The new policy supports not only a Moon, Mars and beyond exploration agenda, but also responds to a post 9/11 world of terrorist actions, such as the need for intelligence-gathering internal and external to the United States.
U.S. assets must be unhindered in carrying out their space duties, the Bush space policy says, stressing that “freedom of action in space is as important to the United States as air power and sea power.”
Without fanfare, the White House Office of Science and Technology Policy (OSTP) rolled out the National Space Policy on October 6—a document that supersedes a September 1996 version of the directive. President Bush signed off on the new space policy on August 31.
A 10-page unclassified version of the U.S. National Space Policy was posted Friday on the OSTP web site.
Across the solar system
The White House document spells out U.S. space policy goals, including the implementation of a sustained “innovative human and robotic exploration program” geared to extending human presence across the solar system.
As a civil space guideline, the policy calls upon NASA to “execute a sustained and affordable human and robotic program of space exploration and develop, acquire, and use civil space systems to advance fundamental scientific knowledge of our Earth system, solar system, and universe.”
The Bush space policy supports use of space nuclear power systems to “enable or significantly enhance space exploration or operational capabilities.” The document adds that utilization of nuclear power systems “shall be consistent with U.S. national and homeland security, and foreign policy interests, and take into account the potential risks.”
The policy highlights an interagency approval process for space launch and in-space use of nuclear power sources.
Risk from orbital debris
Among a wide range of topics – including commercial space policy and international cooperation—the Bush space policy includes an orbital debris section. It labels human-made space junk as posing a risk to continued reliable use of space-based services and operations, including the safety of space travelers and property in space and on Earth.
“The United States shall seek to minimize the creation of orbital debris by government and non-government operations in space in order to preserve the space environment for future generations,” the space policy explains.
In regards to curbing space debris, the document encourages foreign nations and international organizations to also take steps toward debris minimization.
Freedom of action
For 50 years, the U.S. has led the world in space exploration, developing “a solid civil, commercial, and national security space foundation,” the document notes.
“Space has become a place that is increasingly used by a host of nations, consortia, businesses, and entrepreneurs,” the space policy states. “In this new century, those who effectively utilize space will enjoy added prosperity and security and will hold a substantial advantage over those who do not.”
Additionally, the Bush space policy is designed to “ensure that space capabilities are available in time to further U.S. national security, homeland security, and foreign policy objectives.” Moreover, a fundamental goal of the policy is to “enable unhindered U.S. operations in and through space to defend our interests there.”
The policy calls upon the Secretary of Defense to “develop capabilities, plans, and options to ensure freedom of action in space, and, if directed, deny such freedom of action to adversaries.”
Overhead intelligence
In a section called “Space-related Security Classification,” the new space policy lists several unclassified facts, such as: The U.S. government conducts satellite photoreconnaissance that includes a near real-time capability, as well as overhead signals intelligence collection.

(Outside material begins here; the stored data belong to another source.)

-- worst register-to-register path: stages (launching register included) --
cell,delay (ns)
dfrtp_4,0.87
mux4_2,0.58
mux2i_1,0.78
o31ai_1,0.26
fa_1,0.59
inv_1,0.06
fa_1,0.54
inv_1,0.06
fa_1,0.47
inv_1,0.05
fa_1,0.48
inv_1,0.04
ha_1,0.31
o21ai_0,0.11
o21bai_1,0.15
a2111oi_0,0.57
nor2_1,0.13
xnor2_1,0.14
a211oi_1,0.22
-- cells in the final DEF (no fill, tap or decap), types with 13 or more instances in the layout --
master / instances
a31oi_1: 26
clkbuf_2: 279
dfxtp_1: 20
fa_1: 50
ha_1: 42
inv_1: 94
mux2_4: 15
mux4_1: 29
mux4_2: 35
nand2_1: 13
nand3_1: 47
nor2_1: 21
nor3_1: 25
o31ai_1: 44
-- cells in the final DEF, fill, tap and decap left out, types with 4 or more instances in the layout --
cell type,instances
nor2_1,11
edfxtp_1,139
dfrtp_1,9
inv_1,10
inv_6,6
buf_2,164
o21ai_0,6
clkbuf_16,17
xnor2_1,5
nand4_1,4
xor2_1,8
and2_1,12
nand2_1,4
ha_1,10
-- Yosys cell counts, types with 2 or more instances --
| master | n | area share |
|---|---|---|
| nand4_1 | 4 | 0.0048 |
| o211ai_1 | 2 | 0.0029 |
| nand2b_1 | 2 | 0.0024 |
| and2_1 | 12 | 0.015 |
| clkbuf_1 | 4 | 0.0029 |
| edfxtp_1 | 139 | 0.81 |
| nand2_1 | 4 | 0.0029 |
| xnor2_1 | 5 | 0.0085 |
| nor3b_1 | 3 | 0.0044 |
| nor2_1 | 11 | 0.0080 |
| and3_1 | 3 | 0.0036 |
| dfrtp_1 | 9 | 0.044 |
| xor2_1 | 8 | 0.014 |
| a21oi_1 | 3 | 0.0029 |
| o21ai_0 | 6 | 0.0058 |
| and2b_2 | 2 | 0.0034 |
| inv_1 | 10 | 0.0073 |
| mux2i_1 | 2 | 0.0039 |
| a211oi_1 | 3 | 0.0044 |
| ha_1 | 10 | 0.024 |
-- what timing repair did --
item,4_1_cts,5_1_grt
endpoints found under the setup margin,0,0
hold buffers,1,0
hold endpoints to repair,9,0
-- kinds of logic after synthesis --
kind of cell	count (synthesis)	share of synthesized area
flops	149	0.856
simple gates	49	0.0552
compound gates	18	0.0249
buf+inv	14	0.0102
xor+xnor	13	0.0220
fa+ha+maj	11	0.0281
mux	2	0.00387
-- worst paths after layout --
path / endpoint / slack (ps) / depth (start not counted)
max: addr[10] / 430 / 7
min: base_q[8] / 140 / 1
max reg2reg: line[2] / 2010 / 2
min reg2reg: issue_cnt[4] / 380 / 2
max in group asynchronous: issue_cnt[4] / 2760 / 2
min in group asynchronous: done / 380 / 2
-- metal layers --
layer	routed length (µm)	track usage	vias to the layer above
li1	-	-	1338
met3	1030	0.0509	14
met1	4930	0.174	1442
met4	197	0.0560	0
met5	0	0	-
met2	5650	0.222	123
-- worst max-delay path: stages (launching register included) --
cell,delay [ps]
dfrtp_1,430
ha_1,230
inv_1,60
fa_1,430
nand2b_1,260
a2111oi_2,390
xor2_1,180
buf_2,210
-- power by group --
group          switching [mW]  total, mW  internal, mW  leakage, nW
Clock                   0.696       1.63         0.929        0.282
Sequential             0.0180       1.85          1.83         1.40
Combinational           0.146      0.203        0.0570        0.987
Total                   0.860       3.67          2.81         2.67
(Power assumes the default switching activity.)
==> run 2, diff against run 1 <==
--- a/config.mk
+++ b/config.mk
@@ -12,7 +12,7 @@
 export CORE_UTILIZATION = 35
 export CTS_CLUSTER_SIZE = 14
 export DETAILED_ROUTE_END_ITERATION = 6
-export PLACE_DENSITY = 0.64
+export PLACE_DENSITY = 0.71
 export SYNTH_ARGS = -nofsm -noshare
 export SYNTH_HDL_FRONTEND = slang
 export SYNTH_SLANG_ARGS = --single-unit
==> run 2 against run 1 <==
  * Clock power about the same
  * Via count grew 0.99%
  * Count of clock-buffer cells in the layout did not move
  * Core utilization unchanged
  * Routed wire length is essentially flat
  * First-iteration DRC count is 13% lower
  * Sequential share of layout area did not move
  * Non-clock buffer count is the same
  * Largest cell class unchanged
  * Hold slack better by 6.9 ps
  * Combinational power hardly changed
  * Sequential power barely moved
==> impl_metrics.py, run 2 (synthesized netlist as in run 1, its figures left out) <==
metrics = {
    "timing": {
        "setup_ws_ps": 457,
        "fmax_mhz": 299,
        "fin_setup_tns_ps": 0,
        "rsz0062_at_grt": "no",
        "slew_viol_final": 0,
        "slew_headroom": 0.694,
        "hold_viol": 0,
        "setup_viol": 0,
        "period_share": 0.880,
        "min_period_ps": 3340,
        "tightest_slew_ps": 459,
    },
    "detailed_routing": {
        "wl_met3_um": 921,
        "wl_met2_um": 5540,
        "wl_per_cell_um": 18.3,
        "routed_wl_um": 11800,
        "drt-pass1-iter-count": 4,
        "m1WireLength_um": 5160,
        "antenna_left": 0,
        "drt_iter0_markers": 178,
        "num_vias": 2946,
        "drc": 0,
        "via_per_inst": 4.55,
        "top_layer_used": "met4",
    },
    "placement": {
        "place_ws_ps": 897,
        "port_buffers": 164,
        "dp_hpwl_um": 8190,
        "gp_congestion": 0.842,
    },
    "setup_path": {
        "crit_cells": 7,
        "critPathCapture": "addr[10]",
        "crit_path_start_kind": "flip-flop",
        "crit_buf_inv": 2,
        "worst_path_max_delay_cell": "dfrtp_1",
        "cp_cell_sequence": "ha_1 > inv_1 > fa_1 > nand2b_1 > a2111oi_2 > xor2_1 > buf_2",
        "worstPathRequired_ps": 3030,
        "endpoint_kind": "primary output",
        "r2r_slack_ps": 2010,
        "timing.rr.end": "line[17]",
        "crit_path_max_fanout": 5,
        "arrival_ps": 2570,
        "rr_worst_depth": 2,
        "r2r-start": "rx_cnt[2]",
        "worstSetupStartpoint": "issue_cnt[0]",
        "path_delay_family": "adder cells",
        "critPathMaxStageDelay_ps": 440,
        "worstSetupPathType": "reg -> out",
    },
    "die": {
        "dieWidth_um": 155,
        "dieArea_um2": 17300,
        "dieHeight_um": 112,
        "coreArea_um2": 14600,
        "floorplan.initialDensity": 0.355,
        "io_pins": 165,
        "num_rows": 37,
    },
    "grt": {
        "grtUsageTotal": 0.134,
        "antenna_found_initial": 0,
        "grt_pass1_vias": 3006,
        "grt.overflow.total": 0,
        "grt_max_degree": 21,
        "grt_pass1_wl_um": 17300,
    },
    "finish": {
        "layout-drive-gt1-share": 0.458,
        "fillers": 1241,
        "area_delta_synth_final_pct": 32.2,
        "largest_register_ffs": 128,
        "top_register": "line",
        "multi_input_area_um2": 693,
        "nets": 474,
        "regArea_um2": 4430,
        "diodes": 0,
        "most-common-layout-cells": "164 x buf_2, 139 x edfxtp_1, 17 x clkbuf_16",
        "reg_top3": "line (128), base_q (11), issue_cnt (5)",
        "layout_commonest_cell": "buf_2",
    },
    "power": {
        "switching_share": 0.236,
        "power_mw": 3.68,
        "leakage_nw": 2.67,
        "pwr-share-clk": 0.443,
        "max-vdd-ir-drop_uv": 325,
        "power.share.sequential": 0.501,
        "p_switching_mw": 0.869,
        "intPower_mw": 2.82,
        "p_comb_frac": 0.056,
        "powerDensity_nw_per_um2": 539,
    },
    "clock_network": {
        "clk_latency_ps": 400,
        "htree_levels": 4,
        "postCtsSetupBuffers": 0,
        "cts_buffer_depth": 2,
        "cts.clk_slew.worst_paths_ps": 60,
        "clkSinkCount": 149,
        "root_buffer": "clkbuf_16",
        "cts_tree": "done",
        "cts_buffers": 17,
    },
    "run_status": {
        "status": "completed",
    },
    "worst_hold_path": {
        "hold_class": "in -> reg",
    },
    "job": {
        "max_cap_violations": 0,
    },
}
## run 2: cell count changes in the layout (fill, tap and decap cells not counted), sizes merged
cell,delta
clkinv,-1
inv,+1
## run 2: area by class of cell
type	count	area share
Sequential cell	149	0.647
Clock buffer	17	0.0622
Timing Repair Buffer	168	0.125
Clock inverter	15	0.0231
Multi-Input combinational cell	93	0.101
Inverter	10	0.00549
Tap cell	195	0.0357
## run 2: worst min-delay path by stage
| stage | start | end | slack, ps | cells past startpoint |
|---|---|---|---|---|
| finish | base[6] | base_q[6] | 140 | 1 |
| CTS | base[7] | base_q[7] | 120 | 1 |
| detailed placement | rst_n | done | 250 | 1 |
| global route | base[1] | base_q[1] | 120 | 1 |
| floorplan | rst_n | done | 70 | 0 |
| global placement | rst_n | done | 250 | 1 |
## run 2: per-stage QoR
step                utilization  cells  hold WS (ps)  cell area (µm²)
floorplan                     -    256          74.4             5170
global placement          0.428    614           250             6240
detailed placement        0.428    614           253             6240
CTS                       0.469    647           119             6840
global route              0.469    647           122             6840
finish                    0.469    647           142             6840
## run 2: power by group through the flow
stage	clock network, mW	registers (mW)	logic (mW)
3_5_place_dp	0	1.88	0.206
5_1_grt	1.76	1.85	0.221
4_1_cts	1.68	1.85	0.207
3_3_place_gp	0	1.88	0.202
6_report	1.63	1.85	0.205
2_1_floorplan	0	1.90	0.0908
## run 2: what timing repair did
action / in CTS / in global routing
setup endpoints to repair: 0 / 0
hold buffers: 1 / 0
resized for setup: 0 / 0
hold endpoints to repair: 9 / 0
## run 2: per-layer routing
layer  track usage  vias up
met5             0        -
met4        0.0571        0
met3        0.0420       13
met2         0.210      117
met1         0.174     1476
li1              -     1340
===== src/buffer_arbiter.sv =====
`timescale 1ns/1ps

module buffer_arbiter (
    input  logic                         clk,
    input  logic                         rst_n,
    input  logic                         load_en,
    input  logic [tconv_pkg::ADDR_W-1:0] load_addr,
    input  logic [tconv_pkg::WORD_W-1:0] load_data,
    input  logic                         req_a,
    input  logic [tconv_pkg::ADDR_W-1:0] addr_a,
    input  logic                         req_b,
    input  logic [tconv_pkg::ADDR_W-1:0] addr_b,
    output logic                         gnt_a,
    output logic                         gnt_b,
    output logic                         rvalid_a,
    output logic                         rvalid_b,
    output logic                         mem_we,
    output logic [tconv_pkg::ADDR_W-1:0] mem_addr,
    output logic [tconv_pkg::WORD_W-1:0] mem_wdata
);
    import tconv_pkg::*;

    logic              prio_b;
    logic [ADDR_W-1:0] fetch_addr;

    // Host load always wins, then round robin between fetchers
    assign gnt_a = !load_en && req_a && (!req_b || !prio_b);
    assign gnt_b = !load_en && req_b && (!req_a || prio_b);

    assign fetch_addr = gnt_b ? addr_b : addr_a;
    assign mem_we     = load_en;
    assign mem_addr   = load_en ? load_addr : fetch_addr;
    assign mem_wdata  = load_data;

    // Read data lands one cycle after the grant
    always_ff @(posedge clk or negedge rst_n) begin
        if (!rst_n) begin
            prio_b   <= 1'b0;
            rvalid_a <= 1'b0;
            rvalid_b <= 1'b0;
        end else begin
            rvalid_a <= gnt_a;
            rvalid_b <= gnt_b;
            if (gnt_a)
                prio_b <= 1'b1;
            else if (gnt_b)
                prio_b <= 1'b0;
        end
    end

endmodule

Among a number of tasks, U.S. government photoreconnaissance is used to “image the United States and its territories and possessions, consistent with applicable laws, for purposes including, but not limited to, homeland security.”
The Director of National Intelligence is charged by the policy to “provide a robust foreign space intelligence collection and analysis capability that provides timely information and data to support national and homeland security.”